Stored items
=== Section Start ===

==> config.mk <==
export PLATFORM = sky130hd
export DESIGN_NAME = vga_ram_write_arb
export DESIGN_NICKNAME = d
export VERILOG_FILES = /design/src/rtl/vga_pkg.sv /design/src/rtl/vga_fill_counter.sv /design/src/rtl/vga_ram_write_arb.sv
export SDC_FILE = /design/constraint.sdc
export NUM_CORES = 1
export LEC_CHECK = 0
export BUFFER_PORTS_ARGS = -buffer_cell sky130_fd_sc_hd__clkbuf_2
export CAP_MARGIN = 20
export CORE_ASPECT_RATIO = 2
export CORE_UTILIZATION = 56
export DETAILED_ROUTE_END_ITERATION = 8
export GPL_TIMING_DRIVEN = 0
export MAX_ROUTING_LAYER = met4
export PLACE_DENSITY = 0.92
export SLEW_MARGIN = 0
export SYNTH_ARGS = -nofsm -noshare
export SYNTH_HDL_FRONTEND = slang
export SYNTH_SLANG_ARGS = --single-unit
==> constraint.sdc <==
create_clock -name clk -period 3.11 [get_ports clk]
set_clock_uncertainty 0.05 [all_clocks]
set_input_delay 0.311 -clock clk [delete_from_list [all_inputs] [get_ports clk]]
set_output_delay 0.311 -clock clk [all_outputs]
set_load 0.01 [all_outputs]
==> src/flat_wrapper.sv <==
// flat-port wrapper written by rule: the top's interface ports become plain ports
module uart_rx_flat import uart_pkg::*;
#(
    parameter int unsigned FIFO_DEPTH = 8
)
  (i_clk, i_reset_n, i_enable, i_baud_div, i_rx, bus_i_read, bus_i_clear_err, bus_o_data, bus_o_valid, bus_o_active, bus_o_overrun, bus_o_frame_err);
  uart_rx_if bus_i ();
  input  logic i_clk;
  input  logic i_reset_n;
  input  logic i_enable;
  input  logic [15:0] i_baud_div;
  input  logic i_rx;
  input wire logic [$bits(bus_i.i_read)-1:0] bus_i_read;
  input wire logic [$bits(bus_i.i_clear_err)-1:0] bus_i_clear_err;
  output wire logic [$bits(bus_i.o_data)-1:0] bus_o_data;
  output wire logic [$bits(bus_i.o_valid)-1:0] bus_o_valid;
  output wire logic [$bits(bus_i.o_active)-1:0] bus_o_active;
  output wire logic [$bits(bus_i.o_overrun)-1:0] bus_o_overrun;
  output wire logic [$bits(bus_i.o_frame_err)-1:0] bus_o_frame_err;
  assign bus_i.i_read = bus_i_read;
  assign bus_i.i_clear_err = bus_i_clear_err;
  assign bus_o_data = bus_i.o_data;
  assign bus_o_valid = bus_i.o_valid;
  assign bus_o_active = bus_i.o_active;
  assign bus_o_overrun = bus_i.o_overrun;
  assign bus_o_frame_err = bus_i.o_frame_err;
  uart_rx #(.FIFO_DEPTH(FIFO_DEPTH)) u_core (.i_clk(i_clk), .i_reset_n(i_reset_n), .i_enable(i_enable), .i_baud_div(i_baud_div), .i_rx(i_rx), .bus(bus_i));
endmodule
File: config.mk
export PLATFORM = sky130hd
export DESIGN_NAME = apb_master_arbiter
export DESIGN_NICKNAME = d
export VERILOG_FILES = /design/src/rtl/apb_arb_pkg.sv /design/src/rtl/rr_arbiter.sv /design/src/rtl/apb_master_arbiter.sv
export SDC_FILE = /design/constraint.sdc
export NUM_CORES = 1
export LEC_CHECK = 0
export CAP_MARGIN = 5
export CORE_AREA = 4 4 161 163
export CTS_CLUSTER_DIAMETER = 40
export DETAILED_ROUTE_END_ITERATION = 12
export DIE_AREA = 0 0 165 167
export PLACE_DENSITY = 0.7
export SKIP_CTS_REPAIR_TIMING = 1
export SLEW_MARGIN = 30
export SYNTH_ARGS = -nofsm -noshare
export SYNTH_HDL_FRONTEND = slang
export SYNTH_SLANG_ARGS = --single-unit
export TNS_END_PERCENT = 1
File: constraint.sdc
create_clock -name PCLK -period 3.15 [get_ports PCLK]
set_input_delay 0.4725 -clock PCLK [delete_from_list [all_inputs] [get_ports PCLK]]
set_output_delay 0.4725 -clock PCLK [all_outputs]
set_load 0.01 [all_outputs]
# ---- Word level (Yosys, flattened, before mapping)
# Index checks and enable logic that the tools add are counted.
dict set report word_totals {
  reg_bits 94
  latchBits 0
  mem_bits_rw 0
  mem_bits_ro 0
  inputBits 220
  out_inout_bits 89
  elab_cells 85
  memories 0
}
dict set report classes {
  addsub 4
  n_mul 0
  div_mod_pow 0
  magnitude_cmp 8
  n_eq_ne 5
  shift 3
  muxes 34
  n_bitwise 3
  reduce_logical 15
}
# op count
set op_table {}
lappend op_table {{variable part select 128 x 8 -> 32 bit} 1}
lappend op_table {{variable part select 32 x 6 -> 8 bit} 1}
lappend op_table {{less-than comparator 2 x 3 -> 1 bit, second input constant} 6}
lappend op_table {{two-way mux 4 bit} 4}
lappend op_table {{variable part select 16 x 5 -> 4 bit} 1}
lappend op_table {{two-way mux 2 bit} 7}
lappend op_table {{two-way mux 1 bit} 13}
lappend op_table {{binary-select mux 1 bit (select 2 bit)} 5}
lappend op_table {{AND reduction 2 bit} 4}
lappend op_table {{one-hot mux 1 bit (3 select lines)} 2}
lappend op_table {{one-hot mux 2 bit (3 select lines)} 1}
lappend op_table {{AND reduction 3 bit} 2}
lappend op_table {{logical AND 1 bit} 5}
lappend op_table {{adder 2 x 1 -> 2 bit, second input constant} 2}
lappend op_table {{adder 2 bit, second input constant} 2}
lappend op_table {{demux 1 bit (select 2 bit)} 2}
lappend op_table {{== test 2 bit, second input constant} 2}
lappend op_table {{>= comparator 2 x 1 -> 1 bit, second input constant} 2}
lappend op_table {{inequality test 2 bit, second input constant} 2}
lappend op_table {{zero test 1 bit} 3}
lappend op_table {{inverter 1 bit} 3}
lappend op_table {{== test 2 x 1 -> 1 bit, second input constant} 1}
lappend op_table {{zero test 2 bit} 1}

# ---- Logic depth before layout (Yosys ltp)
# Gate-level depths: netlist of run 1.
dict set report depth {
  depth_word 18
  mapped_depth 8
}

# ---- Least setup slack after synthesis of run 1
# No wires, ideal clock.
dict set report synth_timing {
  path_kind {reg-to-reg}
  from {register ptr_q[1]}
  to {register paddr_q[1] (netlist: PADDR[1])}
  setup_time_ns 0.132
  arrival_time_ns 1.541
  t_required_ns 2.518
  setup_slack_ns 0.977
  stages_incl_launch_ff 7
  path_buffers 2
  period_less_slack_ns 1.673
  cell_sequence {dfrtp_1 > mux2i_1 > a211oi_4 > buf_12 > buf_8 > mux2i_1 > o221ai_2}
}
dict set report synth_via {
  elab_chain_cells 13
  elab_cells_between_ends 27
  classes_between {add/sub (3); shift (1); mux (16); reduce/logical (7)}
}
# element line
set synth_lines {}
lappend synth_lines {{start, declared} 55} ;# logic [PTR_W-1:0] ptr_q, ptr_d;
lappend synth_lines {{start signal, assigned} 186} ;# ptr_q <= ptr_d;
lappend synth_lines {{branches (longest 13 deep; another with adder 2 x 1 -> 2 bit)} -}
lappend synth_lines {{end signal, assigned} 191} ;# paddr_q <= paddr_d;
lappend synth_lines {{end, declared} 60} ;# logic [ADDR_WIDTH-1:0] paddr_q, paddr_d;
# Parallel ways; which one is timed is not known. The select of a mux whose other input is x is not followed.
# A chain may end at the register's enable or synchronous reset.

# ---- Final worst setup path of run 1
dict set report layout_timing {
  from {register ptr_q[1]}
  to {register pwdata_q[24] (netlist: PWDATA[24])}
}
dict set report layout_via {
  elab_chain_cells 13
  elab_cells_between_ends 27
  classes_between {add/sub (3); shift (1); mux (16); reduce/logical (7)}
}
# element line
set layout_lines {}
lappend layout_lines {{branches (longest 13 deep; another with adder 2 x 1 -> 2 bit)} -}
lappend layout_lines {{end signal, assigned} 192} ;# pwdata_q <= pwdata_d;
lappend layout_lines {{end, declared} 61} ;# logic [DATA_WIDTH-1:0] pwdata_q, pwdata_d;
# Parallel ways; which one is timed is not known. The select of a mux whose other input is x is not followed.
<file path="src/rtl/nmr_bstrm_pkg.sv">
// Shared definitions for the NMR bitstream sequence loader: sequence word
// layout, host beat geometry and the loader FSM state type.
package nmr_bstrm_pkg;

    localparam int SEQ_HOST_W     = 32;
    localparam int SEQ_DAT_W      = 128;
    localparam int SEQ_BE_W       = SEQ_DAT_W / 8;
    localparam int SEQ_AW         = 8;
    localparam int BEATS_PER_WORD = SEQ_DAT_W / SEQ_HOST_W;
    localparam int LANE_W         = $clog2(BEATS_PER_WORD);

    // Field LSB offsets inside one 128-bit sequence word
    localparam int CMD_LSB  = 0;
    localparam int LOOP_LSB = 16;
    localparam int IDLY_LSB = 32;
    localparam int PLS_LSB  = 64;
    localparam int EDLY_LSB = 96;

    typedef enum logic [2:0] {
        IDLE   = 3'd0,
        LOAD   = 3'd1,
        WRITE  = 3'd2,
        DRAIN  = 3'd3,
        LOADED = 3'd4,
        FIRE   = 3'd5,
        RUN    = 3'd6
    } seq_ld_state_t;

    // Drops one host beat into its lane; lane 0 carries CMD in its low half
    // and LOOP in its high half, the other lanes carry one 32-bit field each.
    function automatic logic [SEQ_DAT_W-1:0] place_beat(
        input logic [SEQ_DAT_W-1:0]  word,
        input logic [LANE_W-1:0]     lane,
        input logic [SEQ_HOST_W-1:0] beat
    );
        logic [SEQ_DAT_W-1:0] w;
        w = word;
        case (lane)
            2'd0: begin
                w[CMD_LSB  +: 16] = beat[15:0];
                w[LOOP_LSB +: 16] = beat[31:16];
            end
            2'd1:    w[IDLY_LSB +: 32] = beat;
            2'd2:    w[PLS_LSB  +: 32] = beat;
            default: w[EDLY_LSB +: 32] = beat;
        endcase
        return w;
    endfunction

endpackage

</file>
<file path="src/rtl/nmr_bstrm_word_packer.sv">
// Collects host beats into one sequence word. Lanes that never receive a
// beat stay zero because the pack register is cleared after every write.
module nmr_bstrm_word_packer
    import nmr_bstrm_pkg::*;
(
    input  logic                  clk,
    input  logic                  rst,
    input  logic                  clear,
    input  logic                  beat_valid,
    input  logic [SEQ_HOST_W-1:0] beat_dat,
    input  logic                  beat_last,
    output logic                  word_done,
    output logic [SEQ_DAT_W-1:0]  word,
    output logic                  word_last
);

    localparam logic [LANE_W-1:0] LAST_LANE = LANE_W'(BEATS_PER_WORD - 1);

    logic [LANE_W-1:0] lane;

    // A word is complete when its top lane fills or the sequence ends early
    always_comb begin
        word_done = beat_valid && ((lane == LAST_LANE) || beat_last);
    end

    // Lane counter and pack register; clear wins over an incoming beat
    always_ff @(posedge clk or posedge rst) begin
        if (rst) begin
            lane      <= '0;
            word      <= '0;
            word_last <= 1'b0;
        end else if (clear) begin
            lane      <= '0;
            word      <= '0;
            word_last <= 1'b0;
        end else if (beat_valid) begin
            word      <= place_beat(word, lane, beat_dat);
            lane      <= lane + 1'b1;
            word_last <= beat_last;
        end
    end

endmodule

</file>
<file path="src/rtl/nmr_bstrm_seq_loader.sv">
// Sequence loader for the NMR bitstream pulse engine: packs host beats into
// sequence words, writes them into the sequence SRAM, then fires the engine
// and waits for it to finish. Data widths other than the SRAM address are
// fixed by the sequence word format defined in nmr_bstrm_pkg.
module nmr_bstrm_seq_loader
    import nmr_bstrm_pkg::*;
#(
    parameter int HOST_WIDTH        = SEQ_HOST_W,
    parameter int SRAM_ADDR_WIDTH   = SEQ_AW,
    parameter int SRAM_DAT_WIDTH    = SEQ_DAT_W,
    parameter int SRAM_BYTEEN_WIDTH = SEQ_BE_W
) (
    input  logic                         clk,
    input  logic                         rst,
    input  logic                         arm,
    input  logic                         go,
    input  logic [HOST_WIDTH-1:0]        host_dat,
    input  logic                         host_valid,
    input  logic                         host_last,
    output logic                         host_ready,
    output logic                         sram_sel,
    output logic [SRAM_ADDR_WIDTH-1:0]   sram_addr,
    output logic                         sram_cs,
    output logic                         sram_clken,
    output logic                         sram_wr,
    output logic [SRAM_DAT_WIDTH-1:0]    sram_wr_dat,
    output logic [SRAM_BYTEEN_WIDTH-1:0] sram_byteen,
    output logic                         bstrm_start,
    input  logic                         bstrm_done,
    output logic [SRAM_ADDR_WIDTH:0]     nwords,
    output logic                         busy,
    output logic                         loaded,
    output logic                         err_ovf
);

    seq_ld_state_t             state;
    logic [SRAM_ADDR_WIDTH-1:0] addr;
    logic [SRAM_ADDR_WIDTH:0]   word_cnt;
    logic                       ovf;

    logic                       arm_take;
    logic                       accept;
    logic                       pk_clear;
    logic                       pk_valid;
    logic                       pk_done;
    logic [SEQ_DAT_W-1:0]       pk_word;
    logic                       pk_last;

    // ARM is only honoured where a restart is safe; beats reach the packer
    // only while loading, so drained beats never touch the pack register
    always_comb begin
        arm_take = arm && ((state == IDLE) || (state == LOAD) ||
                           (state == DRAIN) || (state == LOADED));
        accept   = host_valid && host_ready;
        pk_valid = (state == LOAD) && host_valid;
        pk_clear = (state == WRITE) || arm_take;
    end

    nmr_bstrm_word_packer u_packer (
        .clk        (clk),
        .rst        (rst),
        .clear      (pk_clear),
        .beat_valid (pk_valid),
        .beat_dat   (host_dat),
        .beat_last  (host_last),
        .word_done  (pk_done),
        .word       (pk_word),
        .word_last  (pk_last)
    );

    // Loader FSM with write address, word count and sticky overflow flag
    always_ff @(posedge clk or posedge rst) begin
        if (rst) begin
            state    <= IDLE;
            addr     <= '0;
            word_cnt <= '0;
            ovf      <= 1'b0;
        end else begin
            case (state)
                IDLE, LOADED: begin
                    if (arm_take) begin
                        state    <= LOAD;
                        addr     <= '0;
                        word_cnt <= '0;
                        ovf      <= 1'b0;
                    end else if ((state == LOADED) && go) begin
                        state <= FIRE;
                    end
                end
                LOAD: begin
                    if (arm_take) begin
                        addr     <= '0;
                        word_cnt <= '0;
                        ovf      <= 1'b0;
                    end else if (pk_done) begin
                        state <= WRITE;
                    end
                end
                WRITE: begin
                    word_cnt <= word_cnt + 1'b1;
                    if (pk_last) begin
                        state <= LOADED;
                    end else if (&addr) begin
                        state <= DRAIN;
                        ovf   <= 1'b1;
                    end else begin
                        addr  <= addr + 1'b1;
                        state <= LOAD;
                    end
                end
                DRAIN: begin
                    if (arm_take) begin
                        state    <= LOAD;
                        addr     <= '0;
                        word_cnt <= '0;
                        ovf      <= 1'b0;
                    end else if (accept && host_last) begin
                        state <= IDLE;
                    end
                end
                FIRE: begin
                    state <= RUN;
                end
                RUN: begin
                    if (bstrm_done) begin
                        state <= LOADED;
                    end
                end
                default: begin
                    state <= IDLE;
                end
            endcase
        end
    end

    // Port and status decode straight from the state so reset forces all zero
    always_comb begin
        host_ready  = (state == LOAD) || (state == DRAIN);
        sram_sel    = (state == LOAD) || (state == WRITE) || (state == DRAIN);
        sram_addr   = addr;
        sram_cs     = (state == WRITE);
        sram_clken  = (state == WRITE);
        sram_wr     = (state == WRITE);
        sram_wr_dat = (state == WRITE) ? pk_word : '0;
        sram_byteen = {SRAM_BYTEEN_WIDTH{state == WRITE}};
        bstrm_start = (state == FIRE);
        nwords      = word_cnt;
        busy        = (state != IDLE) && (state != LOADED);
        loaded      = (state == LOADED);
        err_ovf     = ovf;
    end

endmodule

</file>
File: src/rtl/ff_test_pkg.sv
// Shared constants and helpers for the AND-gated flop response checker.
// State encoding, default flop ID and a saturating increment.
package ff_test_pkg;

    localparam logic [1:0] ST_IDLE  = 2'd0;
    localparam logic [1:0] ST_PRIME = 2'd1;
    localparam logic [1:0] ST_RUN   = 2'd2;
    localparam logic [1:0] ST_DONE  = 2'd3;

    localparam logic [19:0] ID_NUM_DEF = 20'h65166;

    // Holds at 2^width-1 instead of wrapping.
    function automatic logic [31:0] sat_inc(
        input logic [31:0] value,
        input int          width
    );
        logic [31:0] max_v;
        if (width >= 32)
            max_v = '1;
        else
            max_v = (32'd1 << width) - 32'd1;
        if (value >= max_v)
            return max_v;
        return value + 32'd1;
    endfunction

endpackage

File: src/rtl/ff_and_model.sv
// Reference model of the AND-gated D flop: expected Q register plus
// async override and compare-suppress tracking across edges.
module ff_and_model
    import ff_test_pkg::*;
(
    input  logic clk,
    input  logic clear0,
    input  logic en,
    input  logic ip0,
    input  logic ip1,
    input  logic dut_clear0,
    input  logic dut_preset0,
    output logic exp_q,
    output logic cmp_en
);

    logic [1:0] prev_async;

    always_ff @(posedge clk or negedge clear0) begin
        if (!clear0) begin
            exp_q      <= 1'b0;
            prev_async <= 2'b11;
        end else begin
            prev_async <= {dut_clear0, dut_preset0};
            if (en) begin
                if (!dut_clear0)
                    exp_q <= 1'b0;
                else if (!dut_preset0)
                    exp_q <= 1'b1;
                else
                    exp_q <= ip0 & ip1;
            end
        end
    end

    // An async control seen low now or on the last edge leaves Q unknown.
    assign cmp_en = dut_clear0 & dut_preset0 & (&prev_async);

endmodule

=== Section End ===

### Task to carry out
Look above for the line holding "# ---- Final worst setup path of run 1" and the line holding "[DATA_WIDTH-1:0] pwdata_q, pwdata_d;". Retype both, and every line between them, word for word and nothing else.

### Written reply
# ---- Final worst setup path of run 1
dict set report layout_timing {
  from {register ptr_q[1]}
  to {register pwdata_q[24] (netlist: PWDATA[24])}
}
dict set report layout_via {
  elab_chain_cells 13
  elab_cells_between_ends 27
  classes_between {add/sub (3); shift (1); mux (16); reduce/logical (7)}
}
# element line
set layout_lines {}
lappend layout_lines {{branches (longest 13 deep; another with adder 2 x 1 -> 2 bit)} -}
lappend layout_lines {{end signal, assigned} 192} ;# pwdata_q <= pwdata_d;
lappend layout_lines {{end, declared} 61} ;# logic [DATA_WIDTH-1:0] pwdata_q, pwdata_d;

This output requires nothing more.